What made the situation even more striking, Modi explained, was the BCCI's institutional response to the format: rather than send a full-strength side, the board dispatched what he described as a "second team" - raw, relatively inexperienced, and led by a young MS Dhoni. Rahul Dravid, Sachin Tendulkar, and Sourav Ganguly, all present in England, did not travel to South Africa for the tournament. "Completely raw. Completely green," Modi said. By any modern standard, fielding that squad for a World Cup would be inconceivable. The players who did go - Dhoni, Virender Sehwag, Yuvraj Singh, Gautam Gambhir, among others - ultimately delivered one of cricket's most celebrated upsets, winning the title and transforming the global perception of the format overnight.

A Tournament With No Audience - Until Yuvraj Changed Everything

Modi's account of the tournament itself is equally telling. He described the early stages of the 2007 T20 World Cup as a commercial non-event - low viewership, disinterested broadcasters, and advertisers unwilling to commit without proof of an audience. "Nobody believed in T20 cricket in India," he said. "If there are no eyeballs, there's no advertising dollars." The turning point, in his telling, was Yuvraj Singh's extraordinary six sixes off Stuart Broad in a single over during India's Super 8 match against England - a moment that stopped casual viewers mid-channel-change and dragged the tournament into mainstream conversation. Modi claimed he had placed incentives around such moments precisely to engineer this kind of viral impact. "I just said anybody who makes six sixes or takes six wickets in an over, I'll give you a push," he said. Whether or not the outcome was truly "orchestrated" in any meaningful sense, the commercial effect was real and immediate.

The Ripple Effect: From Reluctant Participants to a Global Format

The distance between 2007 and today is difficult to overstate. The ICC Men's T20 World Cup is now among the most-watched sporting events on the planet. The IPL, which Modi launched in 2008 directly off the back of that tournament's success, routinely generates broadcast deals worth billions of dollars and has reshaped franchise cricket globally, spawning equivalent leagues in the Caribbean, South Africa, Australia, and the UAE. India's market, in particular, has become the gravitational centre of world cricket's economy - the very outcome Modi said he was trying to build toward when he went around the world "trying to convince people" of T20's viability. That the format needed convincing at all is now almost impossible to imagine for a generation that has grown up watching T20 as cricket's most accessible and commercially dominant form.

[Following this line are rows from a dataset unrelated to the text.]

**config.mk**
```make
export PLATFORM = sky130hd
export DESIGN_NAME = ss_mux_driver
export DESIGN_NICKNAME = d
export VERILOG_FILES = /design/src/rtl/ss_mux_driver.sv
export SDC_FILE = /design/constraint.sdc
export NUM_CORES = 1
export LEC_CHECK = 0
export CAP_MARGIN = 15
export CELL_PAD_IN_SITES_DETAIL_PLACEMENT = 1
export CELL_PAD_IN_SITES_GLOBAL_PLACEMENT = 1
export CORE_MARGIN = 4
export CORE_UTILIZATION = 43
export DETAILED_ROUTE_END_ITERATION = 10
export PLACE_DENSITY_LB_ADDON = 0.1
export SETUP_SLACK_MARGIN = 0.02
export SLEW_MARGIN = 10
export SYNTH_ARGS = -nofsm -noshare
export SYNTH_HDL_FRONTEND = slang
export SYNTH_SLANG_ARGS = --single-unit
```
**constraint.sdc**
```tcl
create_clock -name clk -period 3.23 [get_ports clk]
set_input_delay 0.4845 -clock clk [delete_from_list [all_inputs] [get_ports clk]]
set_output_delay 0.4845 -clock clk [all_outputs]
set_load 0.05 [all_outputs]
```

A Reminder That History Is Rarely Inevitable

Modi's recollection carries value beyond nostalgia. It is a reminder that the sporting and commercial structures that now feel permanent were, at a specific moment, fragile and contingent on individual decisions, persuasion, and a measure of fortunate timing. Had India's senior stars refused outright, had Yuvraj's over arrived in front of an empty television audience, had the BCCI doubled down on its scepticism - the trajectory of T20 cricket, and with it the IPL and the entire architecture of modern franchise cricket, could have been meaningfully different. Modi's version of events places himself at the centre of that pivotal moment. His claims are, inevitably, his own. But the broader picture he paints - of institutional reluctance giving way to commercial revolution - is well-supported by how the years since have unfolded.